Saved entries:
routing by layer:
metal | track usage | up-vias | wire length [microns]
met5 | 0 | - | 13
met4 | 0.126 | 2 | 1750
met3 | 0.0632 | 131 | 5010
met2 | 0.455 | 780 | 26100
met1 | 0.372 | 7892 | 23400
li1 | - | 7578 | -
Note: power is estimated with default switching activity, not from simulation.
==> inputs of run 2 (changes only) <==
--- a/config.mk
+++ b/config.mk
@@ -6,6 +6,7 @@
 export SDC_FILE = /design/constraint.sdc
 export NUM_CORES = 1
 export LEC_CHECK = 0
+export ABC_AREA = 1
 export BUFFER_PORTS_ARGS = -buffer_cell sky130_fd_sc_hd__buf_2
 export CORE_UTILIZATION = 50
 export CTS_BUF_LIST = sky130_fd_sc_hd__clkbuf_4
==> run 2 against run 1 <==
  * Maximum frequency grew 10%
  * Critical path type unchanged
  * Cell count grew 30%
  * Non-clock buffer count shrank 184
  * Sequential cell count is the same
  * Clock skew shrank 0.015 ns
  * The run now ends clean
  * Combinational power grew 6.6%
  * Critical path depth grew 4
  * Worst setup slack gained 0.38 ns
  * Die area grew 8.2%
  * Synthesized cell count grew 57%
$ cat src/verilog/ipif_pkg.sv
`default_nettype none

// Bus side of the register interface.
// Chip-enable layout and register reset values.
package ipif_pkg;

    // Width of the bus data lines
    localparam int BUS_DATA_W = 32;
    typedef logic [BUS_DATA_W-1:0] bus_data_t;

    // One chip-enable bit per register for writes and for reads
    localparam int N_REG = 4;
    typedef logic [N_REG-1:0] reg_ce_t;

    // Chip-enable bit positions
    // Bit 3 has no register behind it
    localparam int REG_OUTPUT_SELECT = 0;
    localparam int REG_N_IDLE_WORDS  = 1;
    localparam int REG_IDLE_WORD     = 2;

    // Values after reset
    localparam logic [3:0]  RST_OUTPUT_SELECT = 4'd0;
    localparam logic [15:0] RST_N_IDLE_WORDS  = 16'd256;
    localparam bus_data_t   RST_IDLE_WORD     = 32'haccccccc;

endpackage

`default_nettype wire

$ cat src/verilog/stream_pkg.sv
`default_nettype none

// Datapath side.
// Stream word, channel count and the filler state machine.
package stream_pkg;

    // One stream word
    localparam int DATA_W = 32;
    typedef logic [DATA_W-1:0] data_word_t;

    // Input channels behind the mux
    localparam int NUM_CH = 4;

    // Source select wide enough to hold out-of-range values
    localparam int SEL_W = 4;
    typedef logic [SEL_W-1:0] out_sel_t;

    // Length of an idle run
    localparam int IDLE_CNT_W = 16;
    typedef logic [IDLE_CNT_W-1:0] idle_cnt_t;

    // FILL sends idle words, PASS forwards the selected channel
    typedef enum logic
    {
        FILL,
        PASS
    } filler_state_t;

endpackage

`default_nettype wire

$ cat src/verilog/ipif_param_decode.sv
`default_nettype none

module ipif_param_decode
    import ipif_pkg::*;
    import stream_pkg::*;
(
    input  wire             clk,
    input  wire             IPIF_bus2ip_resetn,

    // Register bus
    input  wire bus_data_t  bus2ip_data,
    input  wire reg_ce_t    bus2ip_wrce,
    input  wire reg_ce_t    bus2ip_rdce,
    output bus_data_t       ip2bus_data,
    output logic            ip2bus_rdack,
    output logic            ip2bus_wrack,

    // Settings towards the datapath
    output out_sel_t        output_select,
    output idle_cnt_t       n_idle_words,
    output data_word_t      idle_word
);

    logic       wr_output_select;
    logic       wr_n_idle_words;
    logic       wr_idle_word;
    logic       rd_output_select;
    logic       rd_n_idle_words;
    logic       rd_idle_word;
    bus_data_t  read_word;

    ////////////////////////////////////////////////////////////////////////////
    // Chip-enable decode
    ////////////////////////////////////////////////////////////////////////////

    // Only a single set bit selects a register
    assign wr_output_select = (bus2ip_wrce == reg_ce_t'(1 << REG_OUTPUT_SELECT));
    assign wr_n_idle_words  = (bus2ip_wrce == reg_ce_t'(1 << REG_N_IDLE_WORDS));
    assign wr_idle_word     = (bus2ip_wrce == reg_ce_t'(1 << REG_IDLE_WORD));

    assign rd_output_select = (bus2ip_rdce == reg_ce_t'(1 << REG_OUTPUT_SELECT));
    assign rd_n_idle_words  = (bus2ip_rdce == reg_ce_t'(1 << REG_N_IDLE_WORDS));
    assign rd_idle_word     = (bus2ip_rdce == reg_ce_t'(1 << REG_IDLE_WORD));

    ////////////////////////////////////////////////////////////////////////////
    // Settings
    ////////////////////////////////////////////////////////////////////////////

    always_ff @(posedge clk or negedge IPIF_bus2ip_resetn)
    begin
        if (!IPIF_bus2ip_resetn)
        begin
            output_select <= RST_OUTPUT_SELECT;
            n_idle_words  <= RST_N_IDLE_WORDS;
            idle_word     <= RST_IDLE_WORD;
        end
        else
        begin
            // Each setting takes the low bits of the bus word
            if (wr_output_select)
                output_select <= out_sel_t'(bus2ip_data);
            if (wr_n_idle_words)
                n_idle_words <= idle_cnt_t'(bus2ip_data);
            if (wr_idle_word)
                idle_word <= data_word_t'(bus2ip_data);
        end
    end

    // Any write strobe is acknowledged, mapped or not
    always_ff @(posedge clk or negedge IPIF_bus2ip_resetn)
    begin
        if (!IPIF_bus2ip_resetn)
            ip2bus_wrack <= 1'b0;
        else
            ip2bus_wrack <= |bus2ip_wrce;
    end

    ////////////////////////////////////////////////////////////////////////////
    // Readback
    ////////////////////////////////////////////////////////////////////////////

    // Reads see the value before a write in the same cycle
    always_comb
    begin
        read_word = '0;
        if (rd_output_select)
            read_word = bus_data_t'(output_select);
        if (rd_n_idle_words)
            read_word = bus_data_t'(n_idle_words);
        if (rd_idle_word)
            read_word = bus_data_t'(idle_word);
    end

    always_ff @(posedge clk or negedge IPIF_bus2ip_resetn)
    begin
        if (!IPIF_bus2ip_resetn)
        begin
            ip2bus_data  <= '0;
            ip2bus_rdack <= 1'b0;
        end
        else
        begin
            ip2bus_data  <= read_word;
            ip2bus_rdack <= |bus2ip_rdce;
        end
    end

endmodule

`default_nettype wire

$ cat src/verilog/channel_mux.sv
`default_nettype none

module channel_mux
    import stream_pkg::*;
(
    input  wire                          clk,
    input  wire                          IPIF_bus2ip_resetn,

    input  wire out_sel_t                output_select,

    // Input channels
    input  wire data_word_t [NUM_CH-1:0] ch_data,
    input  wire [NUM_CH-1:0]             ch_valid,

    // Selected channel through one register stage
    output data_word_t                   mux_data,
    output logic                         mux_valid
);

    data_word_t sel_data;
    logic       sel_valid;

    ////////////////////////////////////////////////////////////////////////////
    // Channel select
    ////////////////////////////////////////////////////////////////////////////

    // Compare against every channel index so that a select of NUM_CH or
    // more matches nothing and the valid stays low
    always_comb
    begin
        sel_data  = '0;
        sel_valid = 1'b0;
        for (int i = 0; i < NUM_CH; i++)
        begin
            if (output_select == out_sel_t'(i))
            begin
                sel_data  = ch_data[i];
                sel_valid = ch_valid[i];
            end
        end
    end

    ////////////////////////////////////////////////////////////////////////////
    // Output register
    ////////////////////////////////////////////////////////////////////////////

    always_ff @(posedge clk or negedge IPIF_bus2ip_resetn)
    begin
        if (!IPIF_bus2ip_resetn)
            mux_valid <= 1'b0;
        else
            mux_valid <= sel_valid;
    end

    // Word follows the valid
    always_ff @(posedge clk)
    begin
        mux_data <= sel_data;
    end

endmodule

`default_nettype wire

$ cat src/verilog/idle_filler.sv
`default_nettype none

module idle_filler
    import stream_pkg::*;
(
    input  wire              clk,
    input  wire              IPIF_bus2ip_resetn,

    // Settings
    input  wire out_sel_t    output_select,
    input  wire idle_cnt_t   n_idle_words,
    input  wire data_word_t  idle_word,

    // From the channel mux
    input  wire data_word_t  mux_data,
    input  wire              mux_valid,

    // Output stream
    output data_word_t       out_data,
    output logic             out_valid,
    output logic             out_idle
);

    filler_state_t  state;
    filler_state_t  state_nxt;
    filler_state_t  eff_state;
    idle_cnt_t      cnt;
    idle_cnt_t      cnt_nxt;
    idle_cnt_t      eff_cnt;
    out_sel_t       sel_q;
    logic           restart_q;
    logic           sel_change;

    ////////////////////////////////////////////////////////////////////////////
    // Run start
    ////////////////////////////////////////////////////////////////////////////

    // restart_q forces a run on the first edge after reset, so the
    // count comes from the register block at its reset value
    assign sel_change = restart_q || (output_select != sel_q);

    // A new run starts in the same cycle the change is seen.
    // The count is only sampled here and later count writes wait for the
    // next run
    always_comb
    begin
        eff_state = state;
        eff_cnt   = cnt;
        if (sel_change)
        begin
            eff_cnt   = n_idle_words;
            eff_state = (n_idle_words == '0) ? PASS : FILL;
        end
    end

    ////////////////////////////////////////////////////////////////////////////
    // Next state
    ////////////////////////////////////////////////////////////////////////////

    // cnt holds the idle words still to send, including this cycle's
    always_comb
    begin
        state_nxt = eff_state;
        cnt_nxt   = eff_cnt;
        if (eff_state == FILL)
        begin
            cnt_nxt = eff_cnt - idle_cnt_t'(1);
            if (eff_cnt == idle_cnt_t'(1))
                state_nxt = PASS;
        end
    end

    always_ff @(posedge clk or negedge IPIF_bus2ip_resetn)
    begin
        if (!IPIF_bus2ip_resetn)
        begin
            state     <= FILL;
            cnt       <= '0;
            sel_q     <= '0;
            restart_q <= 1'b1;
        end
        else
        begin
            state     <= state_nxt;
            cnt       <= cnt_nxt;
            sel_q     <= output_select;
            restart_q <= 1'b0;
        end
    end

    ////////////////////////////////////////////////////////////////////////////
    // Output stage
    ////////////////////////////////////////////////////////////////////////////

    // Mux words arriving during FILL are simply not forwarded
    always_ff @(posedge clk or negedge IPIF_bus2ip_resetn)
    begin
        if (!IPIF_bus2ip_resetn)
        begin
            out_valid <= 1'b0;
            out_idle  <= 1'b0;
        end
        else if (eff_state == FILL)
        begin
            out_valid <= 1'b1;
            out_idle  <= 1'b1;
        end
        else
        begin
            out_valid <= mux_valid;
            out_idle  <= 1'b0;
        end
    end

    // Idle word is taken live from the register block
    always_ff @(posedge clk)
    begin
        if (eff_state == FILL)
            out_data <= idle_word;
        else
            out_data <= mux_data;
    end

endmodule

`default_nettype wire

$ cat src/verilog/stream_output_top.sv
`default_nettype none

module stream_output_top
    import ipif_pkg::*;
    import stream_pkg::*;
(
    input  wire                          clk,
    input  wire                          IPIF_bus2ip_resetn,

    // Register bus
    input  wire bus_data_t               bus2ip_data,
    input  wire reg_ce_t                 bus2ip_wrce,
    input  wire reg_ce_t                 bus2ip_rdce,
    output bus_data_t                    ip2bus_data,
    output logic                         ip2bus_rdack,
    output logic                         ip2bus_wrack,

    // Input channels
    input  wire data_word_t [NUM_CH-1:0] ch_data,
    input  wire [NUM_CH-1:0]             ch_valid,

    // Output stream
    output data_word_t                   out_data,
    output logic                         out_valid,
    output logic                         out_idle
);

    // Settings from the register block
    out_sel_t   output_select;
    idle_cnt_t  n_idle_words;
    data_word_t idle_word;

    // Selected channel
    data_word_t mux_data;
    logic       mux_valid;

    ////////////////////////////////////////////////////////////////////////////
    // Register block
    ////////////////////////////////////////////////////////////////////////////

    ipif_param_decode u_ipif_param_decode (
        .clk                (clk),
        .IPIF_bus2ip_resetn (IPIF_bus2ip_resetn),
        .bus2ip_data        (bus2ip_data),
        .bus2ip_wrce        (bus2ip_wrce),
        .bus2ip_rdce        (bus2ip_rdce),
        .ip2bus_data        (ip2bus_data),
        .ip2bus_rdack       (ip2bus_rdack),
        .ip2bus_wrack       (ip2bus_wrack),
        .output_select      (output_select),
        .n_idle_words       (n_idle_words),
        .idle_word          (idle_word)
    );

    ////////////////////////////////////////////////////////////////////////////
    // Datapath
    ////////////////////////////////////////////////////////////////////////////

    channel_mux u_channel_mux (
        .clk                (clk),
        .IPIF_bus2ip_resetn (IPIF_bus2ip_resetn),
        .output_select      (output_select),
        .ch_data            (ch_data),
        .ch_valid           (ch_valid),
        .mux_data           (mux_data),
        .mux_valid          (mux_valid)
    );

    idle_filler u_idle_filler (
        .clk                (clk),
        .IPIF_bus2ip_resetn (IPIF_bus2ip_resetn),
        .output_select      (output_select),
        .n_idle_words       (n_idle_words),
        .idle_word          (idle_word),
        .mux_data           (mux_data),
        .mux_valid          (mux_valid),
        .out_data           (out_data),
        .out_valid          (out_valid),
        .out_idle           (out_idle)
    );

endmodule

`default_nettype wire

---

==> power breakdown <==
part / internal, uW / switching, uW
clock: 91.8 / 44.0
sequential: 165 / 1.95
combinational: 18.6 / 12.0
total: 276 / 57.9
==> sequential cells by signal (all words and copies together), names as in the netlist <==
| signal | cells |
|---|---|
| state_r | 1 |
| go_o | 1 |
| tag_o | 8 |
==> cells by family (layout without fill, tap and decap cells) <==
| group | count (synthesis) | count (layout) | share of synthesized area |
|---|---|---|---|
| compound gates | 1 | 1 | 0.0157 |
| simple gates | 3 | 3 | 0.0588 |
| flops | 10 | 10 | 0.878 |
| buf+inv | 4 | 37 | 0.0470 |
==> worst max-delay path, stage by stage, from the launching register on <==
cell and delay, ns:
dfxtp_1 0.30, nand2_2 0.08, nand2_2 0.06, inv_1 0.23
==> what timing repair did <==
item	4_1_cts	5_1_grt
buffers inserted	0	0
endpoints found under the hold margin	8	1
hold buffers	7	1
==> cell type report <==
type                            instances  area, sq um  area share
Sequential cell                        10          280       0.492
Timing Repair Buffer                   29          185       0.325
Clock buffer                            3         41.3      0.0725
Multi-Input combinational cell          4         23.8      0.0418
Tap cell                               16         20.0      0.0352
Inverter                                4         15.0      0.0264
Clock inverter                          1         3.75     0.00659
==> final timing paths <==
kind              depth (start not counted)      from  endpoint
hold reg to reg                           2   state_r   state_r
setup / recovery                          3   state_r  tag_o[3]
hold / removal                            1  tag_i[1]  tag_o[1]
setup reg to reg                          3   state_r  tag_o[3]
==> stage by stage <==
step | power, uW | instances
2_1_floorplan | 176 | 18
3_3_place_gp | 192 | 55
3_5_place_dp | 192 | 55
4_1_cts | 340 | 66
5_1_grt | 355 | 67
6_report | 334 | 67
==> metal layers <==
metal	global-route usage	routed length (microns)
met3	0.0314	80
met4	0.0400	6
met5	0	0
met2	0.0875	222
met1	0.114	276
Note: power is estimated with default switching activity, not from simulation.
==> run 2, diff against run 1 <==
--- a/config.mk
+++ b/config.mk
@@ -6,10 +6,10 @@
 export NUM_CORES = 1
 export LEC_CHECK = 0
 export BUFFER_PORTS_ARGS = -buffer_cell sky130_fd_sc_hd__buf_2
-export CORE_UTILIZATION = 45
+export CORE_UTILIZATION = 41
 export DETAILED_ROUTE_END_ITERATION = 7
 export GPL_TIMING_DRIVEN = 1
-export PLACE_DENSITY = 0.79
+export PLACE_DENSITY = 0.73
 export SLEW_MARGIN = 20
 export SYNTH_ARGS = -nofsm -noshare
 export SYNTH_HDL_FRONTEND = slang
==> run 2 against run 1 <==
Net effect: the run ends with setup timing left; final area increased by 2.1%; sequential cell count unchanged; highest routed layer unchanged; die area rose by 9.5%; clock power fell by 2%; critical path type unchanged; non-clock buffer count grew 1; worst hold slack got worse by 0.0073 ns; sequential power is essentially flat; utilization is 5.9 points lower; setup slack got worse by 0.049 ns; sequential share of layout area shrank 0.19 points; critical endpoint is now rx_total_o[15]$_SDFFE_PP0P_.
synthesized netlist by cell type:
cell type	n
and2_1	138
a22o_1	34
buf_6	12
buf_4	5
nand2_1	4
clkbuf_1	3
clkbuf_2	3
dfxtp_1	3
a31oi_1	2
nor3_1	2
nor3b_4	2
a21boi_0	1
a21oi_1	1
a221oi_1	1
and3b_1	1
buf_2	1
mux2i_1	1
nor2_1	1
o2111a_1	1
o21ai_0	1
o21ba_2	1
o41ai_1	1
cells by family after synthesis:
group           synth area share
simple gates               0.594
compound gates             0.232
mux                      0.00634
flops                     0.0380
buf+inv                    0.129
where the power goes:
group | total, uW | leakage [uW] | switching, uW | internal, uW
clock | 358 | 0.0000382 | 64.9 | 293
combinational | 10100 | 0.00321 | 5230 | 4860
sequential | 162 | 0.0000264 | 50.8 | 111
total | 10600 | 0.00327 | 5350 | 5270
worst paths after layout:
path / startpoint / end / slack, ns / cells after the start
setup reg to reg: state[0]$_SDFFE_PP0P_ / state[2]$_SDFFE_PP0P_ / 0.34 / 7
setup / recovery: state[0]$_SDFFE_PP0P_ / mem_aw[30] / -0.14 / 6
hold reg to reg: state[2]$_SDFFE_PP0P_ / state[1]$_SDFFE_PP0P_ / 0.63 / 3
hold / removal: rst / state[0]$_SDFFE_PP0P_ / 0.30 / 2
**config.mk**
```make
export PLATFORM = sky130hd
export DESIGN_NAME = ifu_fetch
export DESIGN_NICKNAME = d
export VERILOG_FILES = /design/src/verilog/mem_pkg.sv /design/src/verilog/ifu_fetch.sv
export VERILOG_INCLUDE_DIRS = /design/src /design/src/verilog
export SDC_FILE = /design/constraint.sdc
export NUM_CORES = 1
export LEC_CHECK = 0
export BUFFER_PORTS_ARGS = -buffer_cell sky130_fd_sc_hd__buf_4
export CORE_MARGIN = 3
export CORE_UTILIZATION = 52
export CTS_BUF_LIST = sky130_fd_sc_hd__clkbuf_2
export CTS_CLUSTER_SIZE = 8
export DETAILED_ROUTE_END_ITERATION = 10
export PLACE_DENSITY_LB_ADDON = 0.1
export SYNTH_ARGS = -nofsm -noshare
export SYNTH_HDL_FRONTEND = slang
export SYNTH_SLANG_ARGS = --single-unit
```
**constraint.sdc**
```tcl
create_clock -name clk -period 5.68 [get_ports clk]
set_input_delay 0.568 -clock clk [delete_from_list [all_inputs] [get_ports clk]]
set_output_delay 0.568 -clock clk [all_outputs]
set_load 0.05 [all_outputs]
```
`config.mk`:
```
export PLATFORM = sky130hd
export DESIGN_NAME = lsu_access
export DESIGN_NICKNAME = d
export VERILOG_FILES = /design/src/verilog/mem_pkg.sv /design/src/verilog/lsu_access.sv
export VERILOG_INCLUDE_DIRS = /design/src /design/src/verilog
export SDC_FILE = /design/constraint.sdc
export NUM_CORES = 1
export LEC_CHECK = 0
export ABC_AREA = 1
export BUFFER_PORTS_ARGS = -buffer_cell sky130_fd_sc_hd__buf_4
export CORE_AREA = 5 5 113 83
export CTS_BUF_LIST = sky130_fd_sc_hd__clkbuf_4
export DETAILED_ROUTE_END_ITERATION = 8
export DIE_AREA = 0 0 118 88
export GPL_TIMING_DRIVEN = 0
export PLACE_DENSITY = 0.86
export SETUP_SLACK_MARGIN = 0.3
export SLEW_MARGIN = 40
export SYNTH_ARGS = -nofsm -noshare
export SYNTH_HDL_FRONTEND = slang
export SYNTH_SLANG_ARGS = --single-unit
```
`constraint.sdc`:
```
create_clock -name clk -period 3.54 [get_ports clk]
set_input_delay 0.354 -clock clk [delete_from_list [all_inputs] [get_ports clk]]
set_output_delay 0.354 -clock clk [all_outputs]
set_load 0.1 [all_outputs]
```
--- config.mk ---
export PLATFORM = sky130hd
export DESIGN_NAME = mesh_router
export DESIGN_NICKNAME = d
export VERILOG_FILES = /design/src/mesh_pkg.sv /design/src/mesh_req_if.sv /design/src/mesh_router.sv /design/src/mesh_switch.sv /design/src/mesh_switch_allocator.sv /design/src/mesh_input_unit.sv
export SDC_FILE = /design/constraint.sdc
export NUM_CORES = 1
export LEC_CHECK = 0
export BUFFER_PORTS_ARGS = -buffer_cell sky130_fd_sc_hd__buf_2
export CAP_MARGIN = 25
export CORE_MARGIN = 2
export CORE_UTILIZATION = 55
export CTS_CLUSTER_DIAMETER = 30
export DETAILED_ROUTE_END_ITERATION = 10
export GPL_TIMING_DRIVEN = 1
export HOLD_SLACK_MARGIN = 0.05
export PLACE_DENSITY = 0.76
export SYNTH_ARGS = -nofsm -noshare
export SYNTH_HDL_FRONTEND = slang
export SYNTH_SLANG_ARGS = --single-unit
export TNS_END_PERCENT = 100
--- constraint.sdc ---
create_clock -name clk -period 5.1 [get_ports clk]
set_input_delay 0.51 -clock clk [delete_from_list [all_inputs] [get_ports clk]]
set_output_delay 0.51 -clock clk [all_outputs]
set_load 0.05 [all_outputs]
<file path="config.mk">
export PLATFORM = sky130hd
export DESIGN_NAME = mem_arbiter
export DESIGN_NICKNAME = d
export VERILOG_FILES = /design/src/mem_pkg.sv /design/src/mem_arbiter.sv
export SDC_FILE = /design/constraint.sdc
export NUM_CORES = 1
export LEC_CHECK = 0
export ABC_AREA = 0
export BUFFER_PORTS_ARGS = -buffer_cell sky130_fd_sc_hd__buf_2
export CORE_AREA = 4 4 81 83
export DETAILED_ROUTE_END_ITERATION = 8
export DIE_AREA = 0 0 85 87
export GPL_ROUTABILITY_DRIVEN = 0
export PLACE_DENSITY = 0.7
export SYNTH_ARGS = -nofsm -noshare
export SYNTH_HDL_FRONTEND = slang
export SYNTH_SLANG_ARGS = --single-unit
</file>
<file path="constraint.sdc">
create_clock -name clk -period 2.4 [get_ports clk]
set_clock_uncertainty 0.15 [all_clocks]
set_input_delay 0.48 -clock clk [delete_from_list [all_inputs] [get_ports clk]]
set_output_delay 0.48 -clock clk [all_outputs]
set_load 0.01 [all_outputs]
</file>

▸ What to do
Can you repeat, word for word, every line above from the one containing "PLACE_DENSITY = 0.73" down to the one containing "combinational | 10100 | 0.00321 | 5230 | 4860", including both?

▸ Result
+export PLACE_DENSITY = 0.73
 export SLEW_MARGIN = 20
 export SYNTH_ARGS = -nofsm -noshare
 export SYNTH_HDL_FRONTEND = slang
==> run 2 against run 1 <==
Net effect: the run ends with setup timing left; final area increased by 2.1%; sequential cell count unchanged; highest routed layer unchanged; die area rose by 9.5%; clock power fell by 2%; critical path type unchanged; non-clock buffer count grew 1; worst hold slack got worse by 0.0073 ns; sequential power is essentially flat; utilization is 5.9 points lower; setup slack got worse by 0.049 ns; sequential share of layout area shrank 0.19 points; critical endpoint is now rx_total_o[15]$_SDFFE_PP0P_.
synthesized netlist by cell type:
cell type	n
and2_1	138
a22o_1	34
buf_6	12
buf_4	5
nand2_1	4
clkbuf_1	3
clkbuf_2	3
dfxtp_1	3
a31oi_1	2
nor3_1	2
nor3b_4	2
a21boi_0	1
a21oi_1	1
a221oi_1	1
and3b_1	1
buf_2	1
mux2i_1	1
nor2_1	1
o2111a_1	1
o21ai_0	1
o21ba_2	1
o41ai_1	1
cells by family after synthesis:
group           synth area share
simple gates               0.594
compound gates             0.232
mux                      0.00634
flops                     0.0380
buf+inv                    0.129
where the power goes:
group | total, uW | leakage [uW] | switching, uW | internal, uW
clock | 358 | 0.0000382 | 64.9 | 293
combinational | 10100 | 0.00321 | 5230 | 4860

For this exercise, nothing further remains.